Source data:
━━━━━━━━━━
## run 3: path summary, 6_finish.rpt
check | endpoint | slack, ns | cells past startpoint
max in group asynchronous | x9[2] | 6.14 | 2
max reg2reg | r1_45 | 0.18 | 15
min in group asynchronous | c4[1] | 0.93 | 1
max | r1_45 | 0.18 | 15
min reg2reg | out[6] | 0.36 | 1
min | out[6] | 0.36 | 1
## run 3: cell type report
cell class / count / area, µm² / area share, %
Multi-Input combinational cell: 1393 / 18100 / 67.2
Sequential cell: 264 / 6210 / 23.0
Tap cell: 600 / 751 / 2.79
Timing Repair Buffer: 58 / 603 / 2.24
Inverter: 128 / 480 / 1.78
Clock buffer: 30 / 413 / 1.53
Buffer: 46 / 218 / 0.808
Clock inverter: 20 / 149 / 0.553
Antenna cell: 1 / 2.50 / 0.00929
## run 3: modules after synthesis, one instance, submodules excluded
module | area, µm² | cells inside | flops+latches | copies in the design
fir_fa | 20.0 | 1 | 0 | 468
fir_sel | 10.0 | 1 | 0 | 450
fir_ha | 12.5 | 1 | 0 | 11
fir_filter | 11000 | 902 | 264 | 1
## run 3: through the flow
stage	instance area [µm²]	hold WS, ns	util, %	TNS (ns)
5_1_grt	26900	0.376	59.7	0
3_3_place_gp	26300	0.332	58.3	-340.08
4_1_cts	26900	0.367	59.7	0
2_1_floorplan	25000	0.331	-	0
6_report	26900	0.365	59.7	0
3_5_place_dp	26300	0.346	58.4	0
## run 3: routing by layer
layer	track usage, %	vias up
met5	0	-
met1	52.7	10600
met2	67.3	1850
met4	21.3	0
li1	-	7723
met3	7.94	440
━━━━━━━━━━
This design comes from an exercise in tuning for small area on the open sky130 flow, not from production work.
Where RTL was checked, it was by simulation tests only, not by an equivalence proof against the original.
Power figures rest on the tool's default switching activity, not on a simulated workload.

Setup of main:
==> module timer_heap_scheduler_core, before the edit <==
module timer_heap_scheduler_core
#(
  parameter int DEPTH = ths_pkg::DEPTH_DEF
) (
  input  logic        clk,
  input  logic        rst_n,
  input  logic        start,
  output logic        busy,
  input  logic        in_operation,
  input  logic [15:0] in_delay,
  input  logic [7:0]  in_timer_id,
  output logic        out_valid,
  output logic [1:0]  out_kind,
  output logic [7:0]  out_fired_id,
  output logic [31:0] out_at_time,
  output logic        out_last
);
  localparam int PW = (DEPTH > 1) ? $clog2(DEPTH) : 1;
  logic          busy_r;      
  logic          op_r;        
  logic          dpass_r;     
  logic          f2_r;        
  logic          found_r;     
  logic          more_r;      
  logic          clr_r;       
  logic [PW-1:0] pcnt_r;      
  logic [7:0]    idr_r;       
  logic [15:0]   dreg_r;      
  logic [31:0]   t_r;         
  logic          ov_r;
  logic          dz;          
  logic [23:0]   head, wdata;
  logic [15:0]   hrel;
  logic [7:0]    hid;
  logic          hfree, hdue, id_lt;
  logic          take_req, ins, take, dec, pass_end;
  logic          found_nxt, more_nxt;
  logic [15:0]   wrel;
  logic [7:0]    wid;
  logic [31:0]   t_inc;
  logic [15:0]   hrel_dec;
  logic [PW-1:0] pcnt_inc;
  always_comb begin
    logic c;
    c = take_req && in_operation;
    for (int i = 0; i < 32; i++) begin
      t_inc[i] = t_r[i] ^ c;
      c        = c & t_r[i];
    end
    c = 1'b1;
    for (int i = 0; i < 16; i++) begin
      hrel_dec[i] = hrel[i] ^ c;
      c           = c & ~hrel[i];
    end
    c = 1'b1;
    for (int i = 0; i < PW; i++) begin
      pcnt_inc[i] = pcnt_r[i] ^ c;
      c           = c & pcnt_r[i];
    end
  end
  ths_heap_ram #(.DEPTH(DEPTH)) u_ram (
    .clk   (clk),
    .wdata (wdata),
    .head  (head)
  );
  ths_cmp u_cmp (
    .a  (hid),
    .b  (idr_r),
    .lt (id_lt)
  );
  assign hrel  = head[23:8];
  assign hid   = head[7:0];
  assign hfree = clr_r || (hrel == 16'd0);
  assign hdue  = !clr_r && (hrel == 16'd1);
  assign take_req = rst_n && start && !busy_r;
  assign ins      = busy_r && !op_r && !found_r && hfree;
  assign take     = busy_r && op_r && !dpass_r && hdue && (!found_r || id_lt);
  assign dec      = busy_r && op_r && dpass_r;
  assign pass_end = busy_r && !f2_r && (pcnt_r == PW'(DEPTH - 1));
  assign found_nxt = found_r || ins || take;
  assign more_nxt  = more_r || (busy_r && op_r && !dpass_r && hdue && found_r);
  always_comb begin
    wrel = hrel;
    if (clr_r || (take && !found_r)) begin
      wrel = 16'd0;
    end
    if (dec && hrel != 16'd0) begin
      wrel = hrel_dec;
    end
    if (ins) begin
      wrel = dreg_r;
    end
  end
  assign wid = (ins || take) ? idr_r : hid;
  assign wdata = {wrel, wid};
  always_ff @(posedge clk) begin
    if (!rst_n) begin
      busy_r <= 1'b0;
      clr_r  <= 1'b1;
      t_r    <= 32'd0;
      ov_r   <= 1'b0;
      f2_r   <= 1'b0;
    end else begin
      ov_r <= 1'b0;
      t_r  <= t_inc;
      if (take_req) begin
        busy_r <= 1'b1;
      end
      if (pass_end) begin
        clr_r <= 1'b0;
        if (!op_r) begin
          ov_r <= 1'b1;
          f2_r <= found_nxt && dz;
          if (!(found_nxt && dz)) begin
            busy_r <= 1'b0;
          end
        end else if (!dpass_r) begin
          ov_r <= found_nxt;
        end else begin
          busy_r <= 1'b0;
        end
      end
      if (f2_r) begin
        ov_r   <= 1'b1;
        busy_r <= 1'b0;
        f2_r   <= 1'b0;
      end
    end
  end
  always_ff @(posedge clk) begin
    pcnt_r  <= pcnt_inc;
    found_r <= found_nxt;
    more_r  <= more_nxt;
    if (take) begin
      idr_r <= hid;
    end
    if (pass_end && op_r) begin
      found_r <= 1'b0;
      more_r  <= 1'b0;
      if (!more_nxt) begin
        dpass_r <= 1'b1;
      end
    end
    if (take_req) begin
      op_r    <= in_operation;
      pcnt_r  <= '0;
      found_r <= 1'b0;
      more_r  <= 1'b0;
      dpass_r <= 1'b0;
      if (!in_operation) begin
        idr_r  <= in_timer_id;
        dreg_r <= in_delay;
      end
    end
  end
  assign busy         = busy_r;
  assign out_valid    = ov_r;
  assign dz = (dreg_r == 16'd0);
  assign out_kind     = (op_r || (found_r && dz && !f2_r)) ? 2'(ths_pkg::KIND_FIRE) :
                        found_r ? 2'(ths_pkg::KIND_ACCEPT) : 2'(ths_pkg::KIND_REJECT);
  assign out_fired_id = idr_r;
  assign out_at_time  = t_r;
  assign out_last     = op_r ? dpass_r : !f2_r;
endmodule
━━━━━━━━━━
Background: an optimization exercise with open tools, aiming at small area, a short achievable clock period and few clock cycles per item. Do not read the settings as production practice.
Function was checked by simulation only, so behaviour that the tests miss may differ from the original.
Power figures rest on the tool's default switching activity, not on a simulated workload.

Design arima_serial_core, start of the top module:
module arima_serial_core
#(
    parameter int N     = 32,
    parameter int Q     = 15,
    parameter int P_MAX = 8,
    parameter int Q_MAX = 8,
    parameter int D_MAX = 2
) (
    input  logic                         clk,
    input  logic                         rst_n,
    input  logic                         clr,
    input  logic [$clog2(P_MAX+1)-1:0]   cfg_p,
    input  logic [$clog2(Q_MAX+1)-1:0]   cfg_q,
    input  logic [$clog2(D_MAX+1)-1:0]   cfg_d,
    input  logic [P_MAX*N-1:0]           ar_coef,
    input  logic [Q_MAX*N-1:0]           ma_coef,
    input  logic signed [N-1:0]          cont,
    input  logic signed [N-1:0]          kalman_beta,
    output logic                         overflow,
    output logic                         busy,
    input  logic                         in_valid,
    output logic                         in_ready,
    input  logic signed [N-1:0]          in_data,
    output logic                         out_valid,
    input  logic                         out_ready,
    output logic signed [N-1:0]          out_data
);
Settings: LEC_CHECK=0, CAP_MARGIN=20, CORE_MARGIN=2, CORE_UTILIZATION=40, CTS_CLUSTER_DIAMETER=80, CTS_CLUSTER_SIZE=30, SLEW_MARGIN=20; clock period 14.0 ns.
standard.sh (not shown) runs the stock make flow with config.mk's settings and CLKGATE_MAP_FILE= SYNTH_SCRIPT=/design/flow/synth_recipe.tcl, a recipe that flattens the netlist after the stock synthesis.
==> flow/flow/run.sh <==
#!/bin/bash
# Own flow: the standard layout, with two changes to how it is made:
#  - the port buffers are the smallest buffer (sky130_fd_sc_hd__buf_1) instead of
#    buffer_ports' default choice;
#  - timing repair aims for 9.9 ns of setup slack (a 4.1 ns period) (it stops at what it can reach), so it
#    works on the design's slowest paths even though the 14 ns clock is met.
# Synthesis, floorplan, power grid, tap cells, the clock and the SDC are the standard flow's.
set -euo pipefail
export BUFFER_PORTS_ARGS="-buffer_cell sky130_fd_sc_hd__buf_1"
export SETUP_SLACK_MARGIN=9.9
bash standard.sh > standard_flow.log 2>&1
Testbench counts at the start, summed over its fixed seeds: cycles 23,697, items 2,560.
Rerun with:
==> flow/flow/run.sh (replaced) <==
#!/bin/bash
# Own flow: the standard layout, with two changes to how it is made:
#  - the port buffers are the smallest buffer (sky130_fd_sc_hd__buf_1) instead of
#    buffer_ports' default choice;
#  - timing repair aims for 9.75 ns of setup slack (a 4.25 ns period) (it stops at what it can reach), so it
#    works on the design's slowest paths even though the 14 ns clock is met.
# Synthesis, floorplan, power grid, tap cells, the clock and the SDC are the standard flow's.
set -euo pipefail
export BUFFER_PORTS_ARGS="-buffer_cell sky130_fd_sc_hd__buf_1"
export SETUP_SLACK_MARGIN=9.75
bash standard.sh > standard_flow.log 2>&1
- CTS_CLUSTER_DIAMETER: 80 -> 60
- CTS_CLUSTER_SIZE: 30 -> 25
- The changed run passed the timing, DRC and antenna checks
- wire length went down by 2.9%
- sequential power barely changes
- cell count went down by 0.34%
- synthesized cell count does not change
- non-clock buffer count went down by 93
━━━━━━━━━━
ABOUT THIS TASK —
Find the line with "Multi-Input combinational cell: 1393" in the entries above. Retype it and each line after it, exactly, through the line with "fir_sel | 10.0 | 1 | 0 | 450", and stop there.

ANSWER —
Multi-Input combinational cell: 1393 / 18100 / 67.2
Sequential cell: 264 / 6210 / 23.0
Tap cell: 600 / 751 / 2.79
Timing Repair Buffer: 58 / 603 / 2.24
Inverter: 128 / 480 / 1.78
Clock buffer: 30 / 413 / 1.53
Buffer: 46 / 218 / 0.808
Clock inverter: 20 / 149 / 0.553
Antenna cell: 1 / 2.50 / 0.00929
## run 3: modules after synthesis, one instance, submodules excluded
module | area, µm² | cells inside | flops+latches | copies in the design
fir_fa | 20.0 | 1 | 0 | 468
fir_sel | 10.0 | 1 | 0 | 450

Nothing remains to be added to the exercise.